<file path="config.mk">
export PLATFORM = sky130hd
export DESIGN_NAME = axi4lite_master_engine_flat
export DESIGN_NICKNAME = d
export VERILOG_FILES = /design/src/rtl/axi4lite_master_engine_if.sv /design/src/rtl/axi4lite_master_engine.sv /design/src/flat_wrapper.sv
export SDC_FILE = /design/constraint.sdc
export NUM_CORES = 1
export LEC_CHECK = 0
export CORE_AREA = 2 2 119 121
export CTS_CLUSTER_DIAMETER = 120
export DETAILED_ROUTE_END_ITERATION = 10
export DIE_AREA = 0 0 121 123
export PLACE_DENSITY = 0.78
export SLEW_MARGIN = 10
export SYNTH_ARGS = -nofsm -noshare
export SYNTH_HDL_FRONTEND = slang
export SYNTH_SLANG_ARGS = --single-unit
</file>
<file path="constraint.sdc">
create_clock -name AXI_ACLK -period 1.8 [get_ports AXI_ACLK]
set_input_delay 0.36 -clock AXI_ACLK [delete_from_list [all_inputs] [get_ports AXI_ACLK]]
set_output_delay 0.36 -clock AXI_ACLK [all_outputs]
set_load 0.01 [all_outputs]
</file>
<file path="src/rtl/axi4lite_master_engine_if.sv">
// Command/response and AXI4-Lite master signal bundle for axi4lite_master_engine.
// The master modport is the engine's view; slave is the environment's view.
interface axi4lite_master_engine_if #(
  parameter int unsigned AXI_ADDR_WIDTH = 32,
  parameter int unsigned AXI_DATA_WIDTH = 32
);
  localparam int unsigned StrbWidth = AXI_DATA_WIDTH / 8;

  logic                      cmd_valid;
  logic                      cmd_ready;
  logic                      cmd_write;
  logic [AXI_ADDR_WIDTH-1:0] cmd_addr;
  logic [AXI_DATA_WIDTH-1:0] cmd_wdata;
  logic [StrbWidth-1:0]      cmd_wstrb;

  logic                      rsp_valid;
  logic                      rsp_ready;
  logic [AXI_DATA_WIDTH-1:0] rsp_rdata;
  logic [1:0]                rsp_resp;

  logic [AXI_ADDR_WIDTH-1:0] M_AXI_AWADDR;
  logic                      M_AXI_AWVALID;
  logic                      M_AXI_AWREADY;
  logic [AXI_DATA_WIDTH-1:0] M_AXI_WDATA;
  logic [StrbWidth-1:0]      M_AXI_WSTRB;
  logic                      M_AXI_WVALID;
  logic                      M_AXI_WREADY;
  logic [1:0]                M_AXI_BRESP;
  logic                      M_AXI_BVALID;
  logic                      M_AXI_BREADY;
  logic [AXI_ADDR_WIDTH-1:0] M_AXI_ARADDR;
  logic                      M_AXI_ARVALID;
  logic                      M_AXI_ARREADY;
  logic [AXI_DATA_WIDTH-1:0] M_AXI_RDATA;
  logic [1:0]                M_AXI_RRESP;
  logic                      M_AXI_RVALID;
  logic                      M_AXI_RREADY;

  modport master (
    input  cmd_valid, cmd_write, cmd_addr, cmd_wdata, cmd_wstrb, rsp_ready,
    input  M_AXI_AWREADY, M_AXI_WREADY, M_AXI_BRESP, M_AXI_BVALID,
    input  M_AXI_ARREADY, M_AXI_RDATA, M_AXI_RRESP, M_AXI_RVALID,
    output cmd_ready, rsp_valid, rsp_rdata, rsp_resp,
    output M_AXI_AWADDR, M_AXI_AWVALID, M_AXI_WDATA, M_AXI_WSTRB, M_AXI_WVALID,
    output M_AXI_BREADY, M_AXI_ARADDR, M_AXI_ARVALID, M_AXI_RREADY
  );

  modport slave (
    output cmd_valid, cmd_write, cmd_addr, cmd_wdata, cmd_wstrb, rsp_ready,
    output M_AXI_AWREADY, M_AXI_WREADY, M_AXI_BRESP, M_AXI_BVALID,
    output M_AXI_ARREADY, M_AXI_RDATA, M_AXI_RRESP, M_AXI_RVALID,
    input  cmd_ready, rsp_valid, rsp_rdata, rsp_resp,
    input  M_AXI_AWADDR, M_AXI_AWVALID, M_AXI_WDATA, M_AXI_WSTRB, M_AXI_WVALID,
    input  M_AXI_BREADY, M_AXI_ARADDR, M_AXI_ARVALID, M_AXI_RREADY
  );
endinterface

</file>
<file path="src/rtl/axi4lite_master_engine.sv">
// Single-outstanding AXI4-Lite master: turns one command into one read or write
// transaction and returns the slave's response. Every output is a register.
module axi4lite_master_engine #(
  parameter int unsigned AXI_ADDR_WIDTH = 32,
  parameter int unsigned AXI_DATA_WIDTH = 32
) (
  input  logic AXI_ACLK,
  input  logic AXI_ARESET,
  axi4lite_master_engine_if.master io_bus
);
  localparam int unsigned StrbWidth = AXI_DATA_WIDTH / 8;

  typedef enum logic [2:0] {
    StIdle,
    StWrAddrData,
    StWrResp,
    StRdAddr,
    StRdData,
    StResp
  } state_e;

  state_e                    r_state, w_state;
  logic                      r_cmd_ready, w_cmd_ready;
  logic                      r_awvalid, w_awvalid;
  logic                      r_wvalid, w_wvalid;
  logic                      r_bready, w_bready;
  logic                      r_arvalid, w_arvalid;
  logic                      r_rready, w_rready;
  logic                      r_rsp_valid, w_rsp_valid;
  logic [AXI_DATA_WIDTH-1:0] r_rsp_rdata, w_rsp_rdata;
  logic [1:0]                r_rsp_resp, w_rsp_resp;
  logic [AXI_ADDR_WIDTH-1:0] r_awaddr, w_awaddr;
  logic [AXI_DATA_WIDTH-1:0] r_wdata, w_wdata;
  logic [StrbWidth-1:0]      r_wstrb, w_wstrb;
  logic [AXI_ADDR_WIDTH-1:0] r_araddr, w_araddr;

  logic w_aw_hs, w_w_hs;

  assign w_aw_hs = r_awvalid & io_bus.M_AXI_AWREADY;
  assign w_w_hs  = r_wvalid & io_bus.M_AXI_WREADY;

  always_ff @(posedge AXI_ACLK) begin
    if (AXI_ARESET) begin
      r_state     <= StIdle;
      r_cmd_ready <= 1'b1;
      r_awvalid   <= 1'b0;
      r_wvalid    <= 1'b0;
      r_bready    <= 1'b0;
      r_arvalid   <= 1'b0;
      r_rready    <= 1'b0;
      r_rsp_valid <= 1'b0;
      r_rsp_rdata <= '0;
      r_rsp_resp  <= '0;
      r_awaddr    <= '0;
      r_wdata     <= '0;
      r_wstrb     <= '0;
      r_araddr    <= '0;
    end else begin
      r_state     <= w_state;
      r_cmd_ready <= w_cmd_ready;
      r_awvalid   <= w_awvalid;
      r_wvalid    <= w_wvalid;
      r_bready    <= w_bready;
      r_arvalid   <= w_arvalid;
      r_rready    <= w_rready;
      r_rsp_valid <= w_rsp_valid;
      r_rsp_rdata <= w_rsp_rdata;
      r_rsp_resp  <= w_rsp_resp;
      r_awaddr    <= w_awaddr;
      r_wdata     <= w_wdata;
      r_wstrb     <= w_wstrb;
      r_araddr    <= w_araddr;
    end
  end

  always_comb begin
    w_state     = r_state;
    w_cmd_ready = r_cmd_ready;
    w_awvalid   = r_awvalid;
    w_wvalid    = r_wvalid;
    w_bready    = r_bready;
    w_arvalid   = r_arvalid;
    w_rready    = r_rready;
    w_rsp_valid = r_rsp_valid;
    w_rsp_rdata = r_rsp_rdata;
    w_rsp_resp  = r_rsp_resp;
    w_awaddr    = r_awaddr;
    w_wdata     = r_wdata;
    w_wstrb     = r_wstrb;
    w_araddr    = r_araddr;

    unique case (r_state)
      StIdle: begin
        if (io_bus.cmd_valid && r_cmd_ready) begin
          w_cmd_ready = 1'b0;
          if (io_bus.cmd_write) begin
            w_awvalid = 1'b1;
            w_wvalid  = 1'b1;
            w_awaddr  = io_bus.cmd_addr;
            w_wdata   = io_bus.cmd_wdata;
            w_wstrb   = io_bus.cmd_wstrb;
            w_state   = StWrAddrData;
          end else begin
            w_arvalid = 1'b1;
            w_araddr  = io_bus.cmd_addr;
            w_state   = StRdAddr;
          end
        end
      end

      // AW and W retire independently; a dropped VALID marks that channel done.
      StWrAddrData: begin
        if (w_aw_hs) w_awvalid = 1'b0;
        if (w_w_hs) w_wvalid = 1'b0;
        if ((!r_awvalid || w_aw_hs) && (!r_wvalid || w_w_hs)) begin
          w_bready = 1'b1;
          w_state  = StWrResp;
        end
      end

      StWrResp: begin
        if (r_bready && io_bus.M_AXI_BVALID) begin
          w_bready    = 1'b0;
          w_rsp_resp  = io_bus.M_AXI_BRESP;
          w_rsp_rdata = '0;
          w_rsp_valid = 1'b1;
          w_state     = StResp;
        end
      end

      StRdAddr: begin
        if (r_arvalid && io_bus.M_AXI_ARREADY) begin
          w_arvalid = 1'b0;
          w_rready  = 1'b1;
          w_state   = StRdData;
        end
      end

      StRdData: begin
        if (r_rready && io_bus.M_AXI_RVALID) begin
          w_rready    = 1'b0;
          w_rsp_rdata = io_bus.M_AXI_RDATA;
          w_rsp_resp  = io_bus.M_AXI_RRESP;
          w_rsp_valid = 1'b1;
          w_state     = StResp;
        end
      end

      StResp: begin
        if (r_rsp_valid && io_bus.rsp_ready) begin
          w_rsp_valid = 1'b0;
          w_cmd_ready = 1'b1;
          w_state     = StIdle;
        end
      end

      default: w_state = StIdle;
    endcase
  end

  assign io_bus.cmd_ready     = r_cmd_ready;
  assign io_bus.rsp_valid     = r_rsp_valid;
  assign io_bus.rsp_rdata     = r_rsp_rdata;
  assign io_bus.rsp_resp      = r_rsp_resp;
  assign io_bus.M_AXI_AWADDR  = r_awaddr;
  assign io_bus.M_AXI_AWVALID = r_awvalid;
  assign io_bus.M_AXI_WDATA   = r_wdata;
  assign io_bus.M_AXI_WSTRB   = r_wstrb;
  assign io_bus.M_AXI_WVALID  = r_wvalid;
  assign io_bus.M_AXI_BREADY  = r_bready;
  assign io_bus.M_AXI_ARADDR  = r_araddr;
  assign io_bus.M_AXI_ARVALID = r_arvalid;
  assign io_bus.M_AXI_RREADY  = r_rready;
endmodule

</file>
<file path="src/flat_wrapper.sv">
// flat-port wrapper written by rule: the top's interface ports become plain ports
module axi4lite_master_engine_flat 
#(
  parameter int unsigned AXI_ADDR_WIDTH = 32,
  parameter int unsigned AXI_DATA_WIDTH = 32
)
  (AXI_ACLK, AXI_ARESET, io_bus_cmd_valid, io_bus_cmd_write, io_bus_cmd_addr, io_bus_cmd_wdata, io_bus_cmd_wstrb, io_bus_rsp_ready, io_bus_M_AXI_AWREADY, io_bus_M_AXI_WREADY, io_bus_M_AXI_BRESP, io_bus_M_AXI_BVALID, io_bus_M_AXI_ARREADY, io_bus_M_AXI_RDATA, io_bus_M_AXI_RRESP, io_bus_M_AXI_RVALID, io_bus_cmd_ready, io_bus_rsp_valid, io_bus_rsp_rdata, io_bus_rsp_resp, io_bus_M_AXI_AWADDR, io_bus_M_AXI_AWVALID, io_bus_M_AXI_WDATA, io_bus_M_AXI_WSTRB, io_bus_M_AXI_WVALID, io_bus_M_AXI_BREADY, io_bus_M_AXI_ARADDR, io_bus_M_AXI_ARVALID, io_bus_M_AXI_RREADY);
  axi4lite_master_engine_if #(.AXI_ADDR_WIDTH(AXI_ADDR_WIDTH), .AXI_DATA_WIDTH(AXI_DATA_WIDTH)) io_bus_i ();
  input  logic AXI_ACLK;
  input  logic AXI_ARESET;
  input wire logic [$bits(io_bus_i.cmd_valid)-1:0] io_bus_cmd_valid;
  input wire logic [$bits(io_bus_i.cmd_write)-1:0] io_bus_cmd_write;
  input wire logic [$bits(io_bus_i.cmd_addr)-1:0] io_bus_cmd_addr;
  input wire logic [$bits(io_bus_i.cmd_wdata)-1:0] io_bus_cmd_wdata;
  input wire logic [$bits(io_bus_i.cmd_wstrb)-1:0] io_bus_cmd_wstrb;
  input wire logic [$bits(io_bus_i.rsp_ready)-1:0] io_bus_rsp_ready;
  input wire logic [$bits(io_bus_i.M_AXI_AWREADY)-1:0] io_bus_M_AXI_AWREADY;
  input wire logic [$bits(io_bus_i.M_AXI_WREADY)-1:0] io_bus_M_AXI_WREADY;
  input wire logic [$bits(io_bus_i.M_AXI_BRESP)-1:0] io_bus_M_AXI_BRESP;
  input wire logic [$bits(io_bus_i.M_AXI_BVALID)-1:0] io_bus_M_AXI_BVALID;
  input wire logic [$bits(io_bus_i.M_AXI_ARREADY)-1:0] io_bus_M_AXI_ARREADY;
  input wire logic [$bits(io_bus_i.M_AXI_RDATA)-1:0] io_bus_M_AXI_RDATA;
  input wire logic [$bits(io_bus_i.M_AXI_RRESP)-1:0] io_bus_M_AXI_RRESP;
  input wire logic [$bits(io_bus_i.M_AXI_RVALID)-1:0] io_bus_M_AXI_RVALID;
  output wire logic [$bits(io_bus_i.cmd_ready)-1:0] io_bus_cmd_ready;
  output wire logic [$bits(io_bus_i.rsp_valid)-1:0] io_bus_rsp_valid;
  output wire logic [$bits(io_bus_i.rsp_rdata)-1:0] io_bus_rsp_rdata;
  output wire logic [$bits(io_bus_i.rsp_resp)-1:0] io_bus_rsp_resp;
  output wire logic [$bits(io_bus_i.M_AXI_AWADDR)-1:0] io_bus_M_AXI_AWADDR;
  output wire logic [$bits(io_bus_i.M_AXI_AWVALID)-1:0] io_bus_M_AXI_AWVALID;
  output wire logic [$bits(io_bus_i.M_AXI_WDATA)-1:0] io_bus_M_AXI_WDATA;
  output wire logic [$bits(io_bus_i.M_AXI_WSTRB)-1:0] io_bus_M_AXI_WSTRB;
  output wire logic [$bits(io_bus_i.M_AXI_WVALID)-1:0] io_bus_M_AXI_WVALID;
  output wire logic [$bits(io_bus_i.M_AXI_BREADY)-1:0] io_bus_M_AXI_BREADY;
  output wire logic [$bits(io_bus_i.M_AXI_ARADDR)-1:0] io_bus_M_AXI_ARADDR;
  output wire logic [$bits(io_bus_i.M_AXI_ARVALID)-1:0] io_bus_M_AXI_ARVALID;
  output wire logic [$bits(io_bus_i.M_AXI_RREADY)-1:0] io_bus_M_AXI_RREADY;
  assign io_bus_i.cmd_valid = io_bus_cmd_valid;
  assign io_bus_i.cmd_write = io_bus_cmd_write;
  assign io_bus_i.cmd_addr = io_bus_cmd_addr;
  assign io_bus_i.cmd_wdata = io_bus_cmd_wdata;
  assign io_bus_i.cmd_wstrb = io_bus_cmd_wstrb;
  assign io_bus_i.rsp_ready = io_bus_rsp_ready;
  assign io_bus_i.M_AXI_AWREADY = io_bus_M_AXI_AWREADY;
  assign io_bus_i.M_AXI_WREADY = io_bus_M_AXI_WREADY;
  assign io_bus_i.M_AXI_BRESP = io_bus_M_AXI_BRESP;
  assign io_bus_i.M_AXI_BVALID = io_bus_M_AXI_BVALID;
  assign io_bus_i.M_AXI_ARREADY = io_bus_M_AXI_ARREADY;
  assign io_bus_i.M_AXI_RDATA = io_bus_M_AXI_RDATA;
  assign io_bus_i.M_AXI_RRESP = io_bus_M_AXI_RRESP;
  assign io_bus_i.M_AXI_RVALID = io_bus_M_AXI_RVALID;
  assign io_bus_cmd_ready = io_bus_i.cmd_ready;
  assign io_bus_rsp_valid = io_bus_i.rsp_valid;
  assign io_bus_rsp_rdata = io_bus_i.rsp_rdata;
  assign io_bus_rsp_resp = io_bus_i.rsp_resp;
  assign io_bus_M_AXI_AWADDR = io_bus_i.M_AXI_AWADDR;
  assign io_bus_M_AXI_AWVALID = io_bus_i.M_AXI_AWVALID;
  assign io_bus_M_AXI_WDATA = io_bus_i.M_AXI_WDATA;
  assign io_bus_M_AXI_WSTRB = io_bus_i.M_AXI_WSTRB;
  assign io_bus_M_AXI_WVALID = io_bus_i.M_AXI_WVALID;
  assign io_bus_M_AXI_BREADY = io_bus_i.M_AXI_BREADY;
  assign io_bus_M_AXI_ARADDR = io_bus_i.M_AXI_ARADDR;
  assign io_bus_M_AXI_ARVALID = io_bus_i.M_AXI_ARVALID;
  assign io_bus_M_AXI_RREADY = io_bus_i.M_AXI_RREADY;
  axi4lite_master_engine #(.AXI_ADDR_WIDTH(AXI_ADDR_WIDTH), .AXI_DATA_WIDTH(AXI_DATA_WIDTH)) u_core (.AXI_ACLK(AXI_ACLK), .AXI_ARESET(AXI_ARESET), .io_bus(io_bus_i));
endmodule
</file>
==> flow_summary.yaml <==
status:
  status: "completed"
critical_path:
  path_depth: 1
  r2r_cells: 6
  crit_type: "flop to primary output"
  cp_max_fo: 4
  crit_end: "io_bus_M_AXI_RREADY"
  path_cells: "clkdlybuf4s50_1"
  crit_required_ns: 1.44
  critPathTopFamily: "buffers and inverters"
  rrSetupSlack_ns: 0.18
  crit_slowest_cell: "clkdlybuf4s50_1"
  cp.arrival_ns: 1.37
  r2r_start: "u_core.r_state[2]"
  crit_buf_inv: 1
  slowest_delay_ns: 0.58
  crit_path_start: "u_core.io_bus.M_AXI_RREADY"
  crit_path_start_kind: "flop"
  end_kind: "primary output"
  r2r_end: "u_core.io_bus.rsp_rdata[14]"
synth:
  synthMuxAreaShare_pct: 0.563
  synth_fa_ha_area_share_pct: 0
  synth_edf_count: 0
  avgSynthCellArea_um2: 8.04
  synth.distinct_cells: 30
  synth_cells: 663
  synth_compound_area_share_pct: 15.2
  synth_fp_nets: 777
  synth_area_mm2: 0.00533
  synth-seq-cells: 144
  synth_ff_type: "dfxtp_1"
  synth_top_family_by_area: "simple AND/OR/NAND/NOR gates"
  synth-simple-area-share_pct: 25.1
  synth_xor_area_share_pct: 0
  yosysWarningCount: 0
  synthArstFlopShare_pct: 0
  synth_seq_area_share_pct: 54.1
sta:
  final-hold-violation-count: 0
  hold_slack_ns: 0.402
  tightest_slew_ns: 0.475
  setup_viol: 0
  rsz0062_at_grt: "no"
  slew_viol_final: 0
  timing.slew.headroom_pct: 68.3
  period_needed_ns: 1.73
  max_freq_mhz: 579
  setup_ws_ns: 0.0725
  timing.setup.tns_ns: 0
  period_share_pct: 96.0
  fin_skew_ns: 0.00732
power_and_ir_drop:
  peakVddDrop_uv: 453
  intPower_mw: 6.87
  design_power_total_mw: 9.58
  clock_power_share_pct: 36.6
  comb_power_share_pct: 24.5
  power_density_mw_per_mm2: 1090
  p_sw_mw: 2.71
  power_leakage_nw: 3.06
  seqPwrFrac_pct: 38.9
  swShare_pct: 28.3
cts:
  cts-buffers-inserted: 17
  clk_latency_ns: 0.41
  clockRootBuffer: "clkbuf_16"
  clkTransAtPathRegs_ns: 0.06
  cts_buffer_depth: 2
  post_cts_buffers: 0
  cts_max_level: 4
  cts.sink_count: 144
  hold_buffers: 0
  cts_tree: "done"
final_layout:
  fillCellCount: 1177
  post_route_cells_drive_above_1_share_pct: 7.65
  mostFrequentLayoutCells: "250 x clkdlybuf4s50_1, 212 x nand2_1, 144 x dfxtp_1"
  area_growth_pct: 65.2
  multi_input_area_mm2: 0.00222
  register_area_mm2: 0.00288
  antenna_cells: 0
  final_common_cell: "clkdlybuf4s50_1"
  final_util_pct: 64.7
  fin_area_mm2: 0.00881
  nets: 1029
  instances_no_fill: 1108
place:
  post_dp_cell_area_mm2: 0.00821
  dp_hpwl_um: 11200
  dp_cells: 1076
  place_congestion: 0.817
  port_buffers: 254
  place_ws_ns: -0.216
global_route:
  grt_pass1_wl_um: 25000
  antenna_found_initial: 0
  grt_pass1_vias: 5135
  grt-ovfl-total: 0
  gr-usage-all-layers_pct: 21.3
  grt_max_degree: 48
route:
  drtAntennaViolNets: 0
  drc: 0
  viasPerCell: 4.92
  vias: 5448
  drt-initial-drc-count: 326
  wl_um: 15900
  firstDrtPassIters: 4
  wl_per_cell_um: 14.3
die:
  dieArea_mm2: 0.0149
  num_rows: 43
  pin_count: 255
  die_h_um: 123
  fp.dieW_um: 121
  core_mm2: 0.0136
  start_util_pct: 39.2
run:
  maxCapViolations: 0
worst_hold_path:
  hold_path_class: "input port to flop"
-- synthesized netlist by cell type, types with 2 or more instances --
library cell	n	area (um^2)
a21oi_1	138	691
nand2_1	212	796
inv_1	3	11.3
o21ai_0	3	15.0
nand4b_1	2	17.5
nor2_1	11	41.3
o31ai_1	2	15.0
a41oi_1	2	17.5
buf_4	2	15.0
dfxtp_1	144	2880
buf_6	4	45.0
clkbuf_1	28	105
o22ai_1	2	12.5
nand2b_1	33	206
a211oi_1	3	22.5
nor3_1	2	10.0
nand3_1	38	190
a31oi_1	2	12.5
mux2i_1	3	30.0
buf_2	19	95.1
-- sequential cells by signal, indices dropped and copies added, names as in the netlist --
register / count
u_core.r_state: 3
u_core.io_bus.M_AXI_RREADY: 1
u_core.io_bus.M_AXI_ARVALID: 1
u_core.io_bus.M_AXI_BREADY: 1
u_core.io_bus.M_AXI_AWVALID: 1
u_core.io_bus.M_AXI_AWADDR: 32
u_core.io_bus.M_AXI_WDATA: 32
u_core.io_bus.rsp_rdata: 32
u_core.io_bus.M_AXI_WSTRB: 4
u_core.io_bus.rsp_valid: 1
u_core.io_bus.cmd_ready: 1
u_core.io_bus.M_AXI_ARADDR: 32
u_core.io_bus.M_AXI_WVALID: 1
u_core.io_bus.rsp_resp: 2
-- cells by family (layout without fill, tap and decap cells) --
logic type,count (synthesis),in the layout
multiplexers,3,3
AND/OR/NAND/NOR,305,305
buffers and inverters,56,321
flip-flops,144,144
AO/OA/AOI/OAI,155,155
-- how the worst min path moves through the flow --
stage	startpoint	endpoint	slack [ns]	cells after the start
global route	AXI_ARESET	u_core.io_bus.M_AXI_WVALID	0.40	2
floorplan	u_core.io_bus.M_AXI_ARADDR[0]	u_core.io_bus.M_AXI_ARADDR[0]	0.48	2
detailed placement	u_core.io_bus.M_AXI_AWADDR[14]	u_core.io_bus.M_AXI_AWADDR[14]	0.45	2
global placement	u_core.io_bus.M_AXI_ARADDR[21]	u_core.io_bus.M_AXI_ARADDR[21]	0.44	2
CTS	AXI_ARESET	u_core.io_bus.M_AXI_WVALID	0.39	2
finish	AXI_ARESET	u_core.io_bus.M_AXI_WVALID	0.40	2
-- layer usage --
layer	GRT usage [%]	wire (um)
met3	7.56	1380
met5	0	0
met4	7.78	229
met2	35.3	7520
met1	25.4	6760
-- what timing repair did --
action | CTS | global route
gates cloned | 0 | 0
setup endpoints to repair | 2 | 1
resized for setup | 2 | 1
hold endpoints to repair | 0 | 0
-- worst register-to-register path, stage by stage (launching register included) --
cell	delay [ns]
dfxtp_1	0.36
buf_4	0.17
nand4b_1	0.23
a21oi_4	0.27
buf_12	0.22
nand3_1	0.11
a21oi_1	0.18
-- final cells by class --
type / count / area share (%)
inverter: 3 / 0.128
multi-input combinational: 463 / 25.2
clock inverter: 12 / 1.49
timing repair buffer: 286 / 32.6
sequential: 144 / 32.7
tap: 180 / 2.56
clock buffer: 20 / 5.30
-- power by group through the flow --
stage | Sequential [mW] | Clock [mW] | Combinational (mW)
3_5_place_dp | 3.80 | 0 | 2.36
3_3_place_gp | 3.78 | 0 | 2.33
2_1_floorplan | 3.90 | 0 | 0.954
4_1_cts | 3.73 | 3.59 | 2.37
6_report | 3.73 | 3.50 | 2.35
5_1_grt | 3.77 | 3.73 | 2.56
(Power assumes the default switching activity.)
▬▬▬▬▬▬▬▬▬▬
Beginning at the first line above, repeat exactly until the line containing "export NUM_CORES = 1", which is included.

Expected answer:
<file path="config.mk">
export PLATFORM = sky130hd
export DESIGN_NAME = axi4lite_master_engine_flat
export DESIGN_NICKNAME = d
export VERILOG_FILES = /design/src/rtl/axi4lite_master_engine_if.sv /design/src/rtl/axi4lite_master_engine.sv /design/src/flat_wrapper.sv
export SDC_FILE = /design/constraint.sdc
export NUM_CORES = 1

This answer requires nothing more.